Jigging Spoons Bring Mixed-Bag Catch At Beaver Lake

ROCKY BRANCH

Summertime fishing at Beaver Lake can be like spinning a fortune wheel. Anglers never know what kind of fish they'll catch when a jigging spoon is tied to the line.

Get The Red Out

White bass filets are fine table fare. They taste best when any red meat is removed as the fish are fileted. This red meat has a strong taste most people don’t like. Striped bass and hybrid stripers also have this red meat.

Source: Staff Report

They're one of summer's hottest lures, these jigging spoons. They're simple in design and easy to use. Just lower a spoon over the side of the boat, let it sink to the bottom, then jig the spoon up and down with the rod tip.

White bass are most likely to bite a darting, dancing jigging spoon. They think it's a threadfin shad, a bait fish that all game fish at Beaver Lake eat. That's why fishermen never know what species will come calling. Walleye, catfish, striped bass, largemouth bass may all be part of a mixed-bag catch.

Jigging spoons become popular at Beaver Lake toward the end of summer. Gravel areas are the top spots. Gravel points, flats and bays are all worth a try. A depth finder is handy to show if there are fish in the area, but it isn't a required tool.

Fishermen can hop from point to point, probing each one with a jigging spoon.

Better get out early. Action is best from first light until midmorning in this fortune-wheel fishing.

One Lure, All Species

We'd been doing well all month with jigging spoons worked over the many gravel points in the Rocky Branch area. The hot spot was a nondescript bay shaped like half moon that no one else fished.

We sacked up a mess of white bass from this bay on Aug. 4 and I had to share the joy with Jon Stein. He's the regional fisheries biologist with the Arkansas Game & Fish Commission and manages the fishery at Beaver Lake. Stein and I hit the water last Thursday morning to see if the fish would still bite.

It was "carpe diem" the minute our jigging spoons hit the water. The day's first fish bit my white and chartreuse War Eagle brand jigging spoon. The fight was a dogged one until a 5-pound carp showed itself at the side of the boat.

The spoon was solidly hooked to the carp's leathery lip so the fish must have bit it. It wasn't foul hooked. We admired the bug-eyed carp and slid it back into the drink.

That carp was like the warm-up band at a big concert. White bass were the headliners we came to see and catch. These silvery fighters wasted no time attacking our spoons, as long as we fished them near the bottom.

Stein boated a trio of fine-sized white bass, then caught a 4-pound channel catfish for good measure. We each reeled in a passel of small-sized striped bass that we threw back. Stripers must be 20 inches or longer to keep at Beaver Lake.
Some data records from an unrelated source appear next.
`src/rtl/exmem_forward_pkg.sv`:
```
// ============================================================================
// Module      : exmem_forward_pkg
// Description : Shared widths and forwarding-select encoding for exmem_forward.
// Revision    : 1.0 - initial release
// ============================================================================
`default_nettype none

package exmem_forward_pkg;

    localparam int C_REG_IDX_W = 5;
    localparam int C_MEMRD_W   = 3;
    localparam int C_MEMWR_W   = 2;

    typedef enum logic [1:0] {
        FWD_RF    = 2'd0,
        FWD_EXMEM = 2'd1,
        FWD_MEMWB = 2'd2
    } fwd_sel_e;

    // A producer matches a consumer only if it writes and the target is not $0.
    function automatic logic reg_hit(
        input logic                   wr_en,
        input logic [C_REG_IDX_W-1:0] dst,
        input logic [C_REG_IDX_W-1:0] src
    );
        return wr_en && (dst != '0) && (dst == src);
    endfunction

endpackage

`default_nettype wire

```
`src/rtl/exmem_forward_fwd_sel.sv`:
```
// ============================================================================
// Module      : fwd_sel
// Description : Single-operand forwarding mux (EX/MEM over MEM/WB over RF).
// Revision    : 1.0 - initial release
// ============================================================================
`default_nettype none

module fwd_sel
    import exmem_forward_pkg::*;
#(
    parameter int DW = 32
) (
    input  logic [C_REG_IDX_W-1:0] i_src,
    input  logic [DW-1:0]          i_rf_data,
    input  logic                   i_m_regwrite,
    input  logic                   i_m_memtoreg,
    input  logic [C_REG_IDX_W-1:0] i_m_dst,
    input  logic [DW-1:0]          i_m_data,
    input  logic                   i_wb_regwrite,
    input  logic [C_REG_IDX_W-1:0] i_wb_dst,
    input  logic [DW-1:0]          i_wb_data,
    output logic [DW-1:0]          o_data
);

    fwd_sel_e w_sel;

    // A load sitting in EX/MEM has no data yet; the load-use stall covers it.
    always_comb begin
        w_sel = FWD_RF;
        if (reg_hit(i_m_regwrite && !i_m_memtoreg, i_m_dst, i_src)) begin
            w_sel = FWD_EXMEM;
        end else if (reg_hit(i_wb_regwrite, i_wb_dst, i_src)) begin
            w_sel = FWD_MEMWB;
        end
    end

    always_comb begin
        o_data = i_rf_data;
        case (w_sel)
            FWD_EXMEM: o_data = i_m_data;
            FWD_MEMWB: o_data = i_wb_data;
            default:   o_data = i_rf_data;
        endcase
    end

endmodule

`default_nettype wire

```
`src/rtl/exmem_forward.sv`:
```
// ============================================================================
// Module      : exmem_forward
// Description : EX/MEM pipeline register with operand forwarding and load-use stall.
// Revision    : 1.0 - initial release
// ============================================================================
`default_nettype none

module exmem_forward
    import exmem_forward_pkg::*;
#(
    parameter int DW  = 32,
    parameter int SCW = 16
) (
    input  logic                   clk,
    input  logic                   rst,
    input  logic [C_REG_IDX_W-1:0] rs_e,
    input  logic [C_REG_IDX_W-1:0] rt_e,
    input  logic [C_REG_IDX_W-1:0] rd_e,
    input  logic [DW-1:0]          rfReadData1_e,
    input  logic [DW-1:0]          rfReadData2_e,
    input  logic                   RegDst_e,
    input  logic                   RegWrite_e,
    input  logic                   MemtoReg_e,
    input  logic [C_MEMWR_W-1:0]   MemWrite_e,
    input  logic [C_MEMRD_W-1:0]   MemRead_e,
    input  logic [C_REG_IDX_W-1:0] rs_d,
    input  logic [C_REG_IDX_W-1:0] rt_d,
    input  logic                   wb_RegWrite,
    input  logic [C_REG_IDX_W-1:0] wb_dst,
    input  logic [DW-1:0]          wb_data,
    input  logic [DW-1:0]          alu_y,
    output logic [DW-1:0]          srcA,
    output logic [DW-1:0]          srcB_reg,
    output logic                   stall_d,
    output logic [DW-1:0]          alu_m,
    output logic [DW-1:0]          wdata_m,
    output logic [C_REG_IDX_W-1:0] dst_m,
    output logic                   RegWrite_m,
    output logic                   MemtoReg_m,
    output logic [C_MEMWR_W-1:0]   MemWrite_m,
    output logic [C_MEMRD_W-1:0]   MemRead_m,
    output logic [SCW-1:0]         stall_cnt
);

    logic [C_REG_IDX_W-1:0] w_dst_e;
    logic                   w_stall;
    logic [DW-1:0]          w_src_a;
    logic [DW-1:0]          w_src_b;

    logic [DW-1:0]          r_alu_m;
    logic [DW-1:0]          r_wdata_m;
    logic [C_REG_IDX_W-1:0] r_dst_m;
    logic                   r_regwrite_m;
    logic                   r_memtoreg_m;
    logic [C_MEMWR_W-1:0]   r_memwrite_m;
    logic [C_MEMRD_W-1:0]   r_memread_m;
    logic [SCW-1:0]         r_stall_cnt;

    assign w_dst_e = RegDst_e ? rd_e : rt_e;

    // Load in EX whose destination is read by the instruction in ID.
    assign w_stall = (MemRead_e != '0) && RegWrite_e && (w_dst_e != '0) &&
                     ((w_dst_e == rs_d) || (w_dst_e == rt_d));

    fwd_sel #(
        .DW (DW)
    ) u_fwd_a (
        .i_src         (rs_e),
        .i_rf_data     (rfReadData1_e),
        .i_m_regwrite  (r_regwrite_m),
        .i_m_memtoreg  (r_memtoreg_m),
        .i_m_dst       (r_dst_m),
        .i_m_data      (r_alu_m),
        .i_wb_regwrite (wb_RegWrite),
        .i_wb_dst      (wb_dst),
        .i_wb_data     (wb_data),
        .o_data        (w_src_a)
    );

    fwd_sel #(
        .DW (DW)
    ) u_fwd_b (
        .i_src         (rt_e),
        .i_rf_data     (rfReadData2_e),
        .i_m_regwrite  (r_regwrite_m),
        .i_m_memtoreg  (r_memtoreg_m),
        .i_m_dst       (r_dst_m),
        .i_m_data      (r_alu_m),
        .i_wb_regwrite (wb_RegWrite),
        .i_wb_dst      (wb_dst),
        .i_wb_data     (wb_data),
        .o_data        (w_src_b)
    );

    always_ff @(posedge clk) begin
        if (rst) begin
            r_alu_m      <= '0;
            r_wdata_m    <= '0;
            r_dst_m      <= '0;
            r_regwrite_m <= 1'b0;
            r_memtoreg_m <= 1'b0;
            r_memwrite_m <= '0;
            r_memread_m  <= '0;
        end else begin
            r_alu_m      <= alu_y;
            r_wdata_m    <= w_src_b;
            r_dst_m      <= w_dst_e;
            r_regwrite_m <= RegWrite_e;
            r_memtoreg_m <= MemtoReg_e;
            r_memwrite_m <= MemWrite_e;
            r_memread_m  <= MemRead_e;
        end
    end

    // Saturating so long-running counts never wrap back to small values.
    always_ff @(posedge clk) begin
        if (rst) begin
            r_stall_cnt <= '0;
        end else if (w_stall && (r_stall_cnt != '1)) begin
            r_stall_cnt <= r_stall_cnt + SCW'(1);
        end
    end

    assign srcA       = w_src_a;
    assign srcB_reg   = w_src_b;
    assign stall_d    = w_stall;
    assign alu_m      = r_alu_m;
    assign wdata_m    = r_wdata_m;
    assign dst_m      = r_dst_m;
    assign RegWrite_m = r_regwrite_m;
    assign MemtoReg_m = r_memtoreg_m;
    assign MemWrite_m = r_memwrite_m;
    assign MemRead_m  = r_memread_m;
    assign stall_cnt  = r_stall_cnt;

endmodule

`default_nettype wire

```
`config.mk`:
```
export PLATFORM = sky130hd
export DESIGN_NAME = exmem_forward
export DESIGN_NICKNAME = d
export VERILOG_FILES = /design/src/rtl/exmem_forward_pkg.sv /design/src/rtl/exmem_forward_fwd_sel.sv /design/src/rtl/exmem_forward.sv
export SDC_FILE = /design/constraint.sdc
export NUM_CORES = 1
export LEC_CHECK = 0
export BUFFER_PORTS_ARGS = -buffer_cell sky130_fd_sc_hd__buf_2
export CAP_MARGIN = 25
export CORE_AREA = 4 4 124 126
export CTS_CLUSTER_DIAMETER = 150
export DETAILED_ROUTE_END_ITERATION = 6
export DIE_AREA = 0 0 128 130
export PLACE_DENSITY = 0.66
export SLEW_MARGIN = 0
export SYNTH_ARGS = -nofsm -noshare
export SYNTH_HDL_FRONTEND = slang
export SYNTH_SLANG_ARGS = --single-unit
```
`constraint.sdc`:
```
create_clock -name clk -period 5 [get_ports clk]
set_clock_uncertainty 0.05 [all_clocks]
set_input_delay 0.25 -clock clk [delete_from_list [all_inputs] [get_ports clk]]
set_output_delay 0.25 -clock clk [all_outputs]
set_load 0.005 [all_outputs]
```
# Yosys cells after proc, flatten, opt, wreduce, memory -nomap -nowiden
# Index checks and enable logic that the tools add are counted.
# classes
n_mux	7
n_reduce_logical	17
n_eq_ne	11
addsub	1
# op_table
operator	n
$pmux 32 s2	2
$eq 5x5->1	6
$add 16x1->16 const B	1
$ne 16x16->1 const B	1
$reduce_bool 5->1	3
$logic_and 1x1->1	11
$mux 2	4
$mux 5	1
$eq 2x1->1 const B	2
$eq 2x2->1 const B	2
$reduce_bool 3->1	1
$logic_not 1->1	1
$logic_or 1x1->1	1
# totals
out_inout_bits	157
regBits	92
elab_cells	44
in_bits	169

# Depth between registers and ports, before layout
# Gate-level depths: netlist of the first run.
# depth
ltp_word	7
ltp_mapped	11
mapped_depth_nobuf	8

# Hierarchy
# A second synthesis of the first run with hierarchy kept.
# unflattened
cells_unflattened	654
hier_area_um2	6363.6
# by_module_without_submodules
mod	seq_area_each_um2	cells_each	instances	area_each_um2
fwd_sel	0.0	185	2	1640.3
exmem_forward	1841.8	284	1	3083.0

# Worst setup path before layout of the first run
# OpenSTA, ideal clock, no wires.
# synth_path
path_kind	input port to flip-flop
startpoint	input port RegDst_e
endpoint	register r_stall_cnt[14], in the netlist stall_cnt[14]
setup_ns	0.071
path_buffers	3
t_arrival_ns	2.372
stages	10
path_slack_ns	2.507
t_required_ns	4.879
path_cell_list	buf_6 mux2i_2 xor2_1 nand3_1 or4_4 and2_4 buf_6 buf_6 or4_1 a21oi_1
# synth_via
elab_chain_cells	5
word_cells_on_any_way	8
cone_classes	eq/ne: 2; mux: 1; reduce/logical: 5
# synth_rtl
item	line_no	text
start: declaration	exmem_forward.sv:21	input logic RegDst_e,
$mux 5 *	exmem_forward.sv:59	assign w_dst_e = RegDst_e ? rd_e : rt_e;
$eq 5x5->1 or $reduce_bool 5->1 (tied branches)	exmem_forward.sv:63, exmem_forward.sv:62	
$logic_or 1x1->1 or $logic_and 1x1->1 (tied branches)	exmem_forward.sv:63, exmem_forward.sv:62	
$logic_and 1x1->1 *	exmem_forward.sv:62	assign w_stall = (MemRead_e != '0) && RegWrite_e && (w_dst_e != '0) &&
$logic_and 1x1->1 *	exmem_forward.sv:119	end else if (w_stall && (r_stall_cnt != '1)) begin
end signal: assignment	exmem_forward.sv:120	r_stall_cnt <= r_stall_cnt + SCW'(1);
end: declaration	exmem_forward.sv:57	logic [SCW-1:0] r_stall_cnt;
# Mark *: on every way between the ends. The rest lies on a longest branch, timed or not.
# A chain may end at the register's enable or synchronous reset.

# Worst setup path in the final report of the first run
# layout_path
startpoint	register r_dst_m[0], in the netlist dst_m[0]
endpoint	output port srcA[17]
# layout_via
elab_chain_cells	6
word_cells_on_any_way	8
cone_classes	eq/ne: 3; mux: 2; reduce/logical: 3
# layout_rtl
item	line_no	text
start: declaration	exmem_forward.sv:52	logic [C_REG_IDX_W-1:0] r_dst_m;
start signal: assignment	exmem_forward.sv:107	r_dst_m <= w_dst_e;
$reduce_bool 5->1	exmem_forward_pkg.sv:26	return wr_en && (dst != '0) && (dst == src);
$logic_and 1x1->1	exmem_forward_pkg.sv:26	
$logic_and 1x1->1 *	exmem_forward_pkg.sv:26	
$mux 2 *	exmem_forward_fwd_sel.sv:30	if (reg_hit(i_m_regwrite && !i_m_memtoreg, i_m_dst, i_src)) begin
$eq 2x2->1 or $eq 2x1->1 (tied branches)	exmem_forward_fwd_sel.sv:39	case (w_sel)
$pmux 32 s2 *	exmem_forward_fwd_sel.sv:39	
end: declaration	exmem_forward.sv:32	output logic [DW-1:0] srcA,
# Marked as above.

==> flow_summary_export.csv, run 1 <==
group,metric,value,unit
status,outcome,"completed",
sta,timing.fmax,324,MHz
final_layout,stdcell_area,0.00674,mm²
final_layout,finalNonFillerCells,1029,
clocking,cts_buffers,9,
sta,holdWs,0.0617,ns
synth,synth_edf_count,0,
clocking,cts_tree,"yes",
global_route,grt_first_pass_wirelength,24600,µm
setup_path,r2r_cells,7,
final_layout,drive_above_1_share,43.1,%
global_route,grt_max_degree,97,
min_path,hold_class,"in2reg",
setup_path,crit_start,"dst_m[0]",
placed_design,placed_area,0.00641,mm²
global_route,grt.total_usage,19.0,%
sta,slew-limit-headroom,35.4,%
setup_path,r2r_start,"dst_m[0]",
power_and_ir_drop,power.share.clock,40.3,%
power_and_ir_drop,seq_power_share,43.5,%
clocking,cts_sinks,92,
placed_design,hpwl,13400,µm
sta,min_period,3.09,ns
global_route,grt_pass1_vias,4581,
synth,synth_ff_type,"dfxtp_1",
setup_path,r2r_end,"wdata_m[22]",
floorplanning,die_area,0.0166,mm²
power_and_ir_drop,leakagePower,3.21,nW
synth,ys_warn_count,0,
setup_path,reg2reg_slack,2.48,ns
synth,yosysSeqAreaShare,39.7,%
setup_path,startpoint_type,"flop",
power_and_ir_drop,p_per_area,270,mW/mm²
detailed_routing,vias,4879,
power_and_ir_drop,finalPower,1.82,mW
synth,synth_area,0.00464,mm²
synth,synthTopCellsByArea,"dfxtp_1, mux2i_1, nor2b_1",
floorplanning,io_pins,326,
placed_design,port_buffers,325,
floorplanning,fp.coreArea,0.0143,mm²
setup_path,cp.required,4.70,ns
final_layout,layout_common_cells,"buf_2, dfxtp_1, nor2b_1, nor2_1, a21oi_1",
setup_path,critPathMaxFanout,43,
final_layout,nets,1008,
final_layout,seqCellArea,0.00184,mm²
setup_path,endpoint,"srcA[17]",
synth,synth.avg_cell_area,8.74,µm²
final_layout,nFillCells,1430,
clocking,clock-root-buffer,"clkbuf_16",
power_and_ir_drop,power.internal,1.36,mW
clocking,clock_latency,0.34,ns
detailed_routing,wl,17000,µm
setup_path,critPathArrivalTime,2.79,ns
clocking,cts_hold_buf,0,
sta,post-route-period-util,61.7,%
sta,drv_slew,0,
power_and_ir_drop,comb_power_share,16.3,%
sta,setup_tns,0,ns
final_layout,layout_commonest_cell,"buf_2",
global_route,overflow,0,
floorplanning,start_util,32.4,%
setup_path,crit_type,"reg2out",
sta,rsz0062_at_grt,"no",
synth,syn-num-nets,701,
detailed_routing,wl_per_cell,16.5,µm
final_layout,syn2layout_area_growth,45.1,%
clocking,clock_path_buffers,2,
floorplanning,rows,44,
detailed_routing,drc_errors,0,
detailed_routing,postRouteAntennaNets,0,
setup_path,cp-end-kind,"output port",
sta,hold_viol_final,0,
synth,synthArstFlopShare,0,%
floorplanning,fp.dieH,130,µm
synth,ys_types,33,
synth,yosys.area.top_type_share,39.7,%
clocking,htree_levels,3,
global_route,grt_antenna_before_repair,2,
placed_design,gp_congestion,0.902,
clocking,cts_setup_buffers,0,
clocking,cts_resized,0,
sta,worst_pin_slew,0.969,ns
floorplanning,die_w,128,µm
synth,syn-instance-count,531,
detailed_routing,via_per_inst,4.74,
placed_design,dp.cells,1011,
synth,ys_ff_latch,92,
sta,setup_viol,0,
detailed_routing,initialDrtViolationCount,208,
clocking,cts.reportedPaths.clkPinSlew,0.07,ns
final_layout,multi_input_area,0.00266,mm²
power_and_ir_drop,p_sw_share,24.9,%
detailed_routing,dr.pass1.iters,4,
power_and_ir_drop,netSwitchingPower,453,µW
power_and_ir_drop,irDropWorstVdd,0.138,mV
flow_run,cap_violations,0,
synth,synth_area_leader_cell,"dfxtp_1",
power by group through the flow:
stage	logic, mW	clock network, mW	registers, mW
after floorplan	0.122	0	0.807
after global placement	0.295	0	0.805
after detailed placement	0.297	0	0.806
after CTS	0.298	0.753	0.789
after global routing	0.325	0.781	0.793
final	0.295	0.731	0.789
worst max-delay path, cell delays in order, from the launching register on:
cell     delay, ns
dfxtp_1       0.35
or4_1         0.51
o21ai_0       0.25
nor4_1        0.12
nand3_2       0.36
buf_4         0.48
a21oi_1       0.19
buf_2         0.17
area by class of cell:
type	instances	area share, %
Clock buffer	10	3.40
Timing Repair Buffer	331	24.9
Clock inverter	6	1.32
Tap cell	184	3.42
Antenna cell	2	0.0743
Inverter	1	0.0557
Sequential cell	92	27.3
Multi-Input combinational cell	403	39.5
through the flow:
| stage | setup slack (ns) | util (%) |
|---|---|---|
| after floorplan | 2.51 | - |
| after global placement | 2.37 | 44.8 |
| after detailed placement | 2.29 | 44.8 |
| after CTS | 1.91 | 47.0 |
| after global routing | 1.71 | 47.1 |
| final | 1.91 | 47.1 |
flip-flops by register name (all words and copies together) (netlist names):
register    count
alu_m          32
wdata_m        32
stall_cnt      16
dst_m           5
MemRead_m       3
MemWrite_m      2
MemtoReg_m      1
RegWrite_m      1
synth_stat cells (4+ instances only):
library cell	n
xor2_1	16
mux2i_2	5
xnor2_1	16
a21oi_1	76
nor4_1	7
mux2i_1	64
nor2b_1	76
nand3_1	16
o31ai_1	8
clkbuf_1	29
nor2_1	76
dfxtp_1	92
mux2_2	4
o21ai_0	4
or4_1	10
and3_1	8
metal layers:
layer,up-vias,track usage (%),wire length [µm],share of wire (%)
li1,2445,-,-,-
met1,2212,22.5,6870,40
met2,198,32.6,8330,49
met3,24,5.24,1380,8.1
met4,0,7.55,400,2.4
met5,-,0,0,0
worst min-delay path by stage:
stage | start | end | slack (ns) | cells past startpoint
floorplan | MemRead_e[0] | MemRead_m[0] | 0.33 | 1
global route | alu_y[20] | alu_m[20] | 0.05 | 2
global placement | alu_y[24] | alu_m[24] | 0.41 | 2
detailed placement | alu_y[25] | alu_m[25] | 0.41 | 2
CTS | alu_y[25] | alu_m[25] | 0.05 | 2
finish | alu_y[16] | alu_m[16] | 0.06 | 2
kinds of logic after synthesis:
logic type / after synthesis / share of synthesized area (%)
buffers and inverters: 36 / 3.48
adder cells (fa/ha/maj): 1 / 0.269
AND/OR/NAND/NOR: 207 / 24.0
AO/OA/AOI/OAI: 90 / 10.3
flip-flops: 92 / 39.7
multiplexers: 73 / 16.2
XOR/XNOR: 32 / 6.04
Power figures use the tool's default switching activity.
==> run 2, diff against run 1 <==
- PLACE_DENSITY: 0.66 -> 0.68
- clock period: 5 -> 2.8 ns (I/O delays scaled with it)
==> flow_summary_export.csv, run 2 (synthesized netlist as in run 1, its figures left out) <==
group,metric,value,unit
sta,setup_tns,0,ns
detailed_routing,via_per_inst,4.72,
final_layout,nets,1050,
sta,min_period,2.64,ns
placed_design,hpwl,13300,µm
flow_run,cap_violations,0,
final_layout,antenna_cells,0,
detailed_routing,wl,17300,µm
detailed_routing,postRouteAntennaNets,0,
sta,post-route-period-util,94.1,%
power_and_ir_drop,power.share.clock,40.7,%
power_and_ir_drop,p_sw_share,25.0,%
floorplanning,fp.dieH,130,µm
clocking,clock_latency,0.34,ns
final_layout,syn2layout_area_growth,54.5,%
sta,drv_slew,0,
clocking,cts_buffers,9,
floorplanning,start_util,32.4,%
detailed_routing,initialDrtViolationCount,162,
final_layout,layout_commonest_cell,"buf_2",
status,outcome,"completed",
global_route,grt_max_degree,65,
min_path,min_from,"rd_e[3]",
sta,slew-limit-headroom,50.7,%
floorplanning,die_area,0.0166,mm²
detailed_routing,dr.pass1.iters,4,
detailed_routing,drc_errors,0,
floorplanning,die_w,128,µm
power_and_ir_drop,seq_power_share,42.2,%
setup_path,r2r_end,"stall_cnt[2]",
clocking,cts.reportedPaths.clkPinSlew,0.06,ns
clocking,clock-root-buffer,"clkbuf_16",
setup_path,crit_type,"reg2out",
clocking,clock_path_buffers,2,
clocking,cts_setup_buffers,0,
sta,setup_viol,0,
floorplanning,io_pins,326,
setup_path,critPathMaxFanout,38,
placed_design,port_buffers,325,
setup_path,critPathArrivalTime,2.45,ns
power_and_ir_drop,comb_power_share,17.2,%
detailed_routing,vias,5051,
global_route,grt_pass1_vias,4979,
global_route,grt_first_pass_wirelength,25900,µm
power_and_ir_drop,finalPower,3.34,mW
global_route,overflow,0,
min_path,whs_endpoint,"dst_m[3]",
final_layout,layout_common_cells,"buf_2, dfxtp_1, nor2b_1, nor2_1, a21oi_1",
setup_path,startpoint_type,"flop",
power_and_ir_drop,netSwitchingPower,836,µW
clocking,cts_tree,"yes",
setup_path,cp.required,2.61,ns
power_and_ir_drop,p_per_area,466,mW/mm²
global_route,grt.total_usage,19.8,%
final_layout,drive_above_1_share,41.6,%
floorplanning,fp.coreArea,0.0143,mm²
power_and_ir_drop,power.internal,2.51,mW
sta,hold_viol_final,0,
power_and_ir_drop,irDropWorstVdd,0.254,mV
sta,timing.fmax,379,MHz
global_route,grt_antenna_before_repair,1,
setup_path,cp-end-kind,"output port",
sta,rsz0062_at_grt,"no",
clocking,htree_levels,3,
min_path,worstHoldPathCells,3,
detailed_routing,wl_per_cell,16.2,µm
sta,worst_pin_slew,0.740,ns
floorplanning,rows,44,
clocking,cts_sinks,92,
setup_path,reg2reg_slack,0.55,ns
setup_path,r2r_start,"stall_cnt[0]",
placed_design,gp_congestion,0.853,
setup_path,r2r_cells,8,
power_and_ir_drop,leakagePower,3.41,nW
min_path,hold_class,"in2reg",
-- run 2: worst max-delay path by stage --
| stage | startpoint | end | slack, ns | cells after the start |
|---|---|---|---|---|
| 2_1_floorplan | RegDst_e | stall_cnt[14] | 0.42 | 10 |
| 3_3_place_gp | RegDst_e | stall_cnt[13] | 0.36 | 8 |
| 3_5_place_dp | RegDst_e | stall_cnt[9] | 0.29 | 8 |
| 4_1_cts | dst_m[0] | srcB_reg[15] | 0.08 | 8 |
| 5_1_grt | dst_m[0] | srcB_reg[2] | 0.005 | 8 |
| 6_report | dst_m[0] | srcB_reg[1] | 0.16 | 8 |
-- run 2: metrics by stage --
stage                     hold slack (ns)  instance area [µm²]  setup slack [ns]  cells  utilization (%)
after global routing               0.0487                 7180           0.00545   1069             50.1
after CTS                          0.0406                 7170            0.0847   1069             50.1
after floorplan                     0.218                 4640             0.417    531                -
after detailed placement            0.305                 6450             0.288   1015             45.1
final                              0.0658                 7180             0.165   1069             50.1
after global placement              0.297                 6450             0.358   1015             45.1
-- run 2: critical path, stage by stage (launching register included) --
cell and delay [ns]:
dfxtp_1 0.35, or4_1 0.53, o21ai_0 0.23, nor4_1 0.13
nand3_2 0.11, buf_6 0.26, nor2_1 0.08, a21oi_1 0.22
buf_2 0.16
-- run 2: cell type report --
| class | instances | area (µm²) |
|---|---|---|
| clock inverters | 6 | 93.8 |
| fillers | 1386 | 7140 |
| repair buffers | 373 | 2100 |
| inverters | 1 | 3.75 |
| multi-input cells | 403 | 2660 |
| clock buffers | 10 | 239 |
| well taps | 184 | 230 |
| flip-flops and latches | 92 | 1840 |
-- run 2: metal layers --
metal / wire, µm / GRT usage, % / vias up / share of wire, %
met5: 20 / 0 / - / 0.12
met4: 576 / 8.99 / 2 / 3.3
met3: 1380 / 4.71 / 34 / 8.0
met2: 8690 / 35.9 / 219 / 50
met1: 6600 / 22.1 / 2267 / 38
li1: - / - / 2529 / -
We could almost predict when the fish would bite by watching the depth finder. Almost every time the screen showed fish, we'd catch 'em. At times the screen image was bare bottom and no fish. Then the sonar would show a school and it was game on. The magic depth was 25 to 35 feet.

We called it a morning about 10 a.m. Our catch list included carp, catfish, striped bass, spotted bass and white bass.

We practice catch and release with a lot of our fishing, but when the white bass bite, we go for the "Three Cs" -- catch, clean and cook.

There's no limit on white bass at Beaver Lake or it's tributaries. These are the only Arkansas waters with no daily limit on white bass. Stein was happy to explain the reason for this no-limit fishing.

Feeding Frenzy

For one thing, Beaver Lake is loaded with white bass. They're prolific spawners, especially if the lake level is high at spawning time. Adults produce millions of young, Stein explained.

White bass that grow into adults eat a tremendous amount of threadfin shad, which are the main forage for all game fish at Beaver. When fishermen take lots of white bass out of the lake, it's good for the shad population.

White bass grow quickly, but they don't live long, Stein said. A typical white might be 6 inches long when it's a year old, 10 to 12 inches long at age 2. They only live 6 or 7 years.

There may be no limit, but Stein said it's rare for anglers to keep high numbers of white bass. Even if the daily limit was, say, 25, hardly anyone keeps 25 white bass, he said.

A minor downside to the no-limit, he said, is that someone may keep a bunch of whites, get tired of cleaning them and throw the rest in a ditch.

Half-Moon Bay

Stein and I caught our mixed bag mostly from the same place, a bay shaped like a big half moon. We never saw another boat near the bay all morning.

"I wouldn't have thought of fishing here. I would've looked for a point or something," Stein said.

We tried two other spots, both points. The catching was good at one point but we got blanked at the other.

Summer is the season to spin that fishing fortune wheel at Beaver Lake. Find a point, lower a jigging spoon and hang on.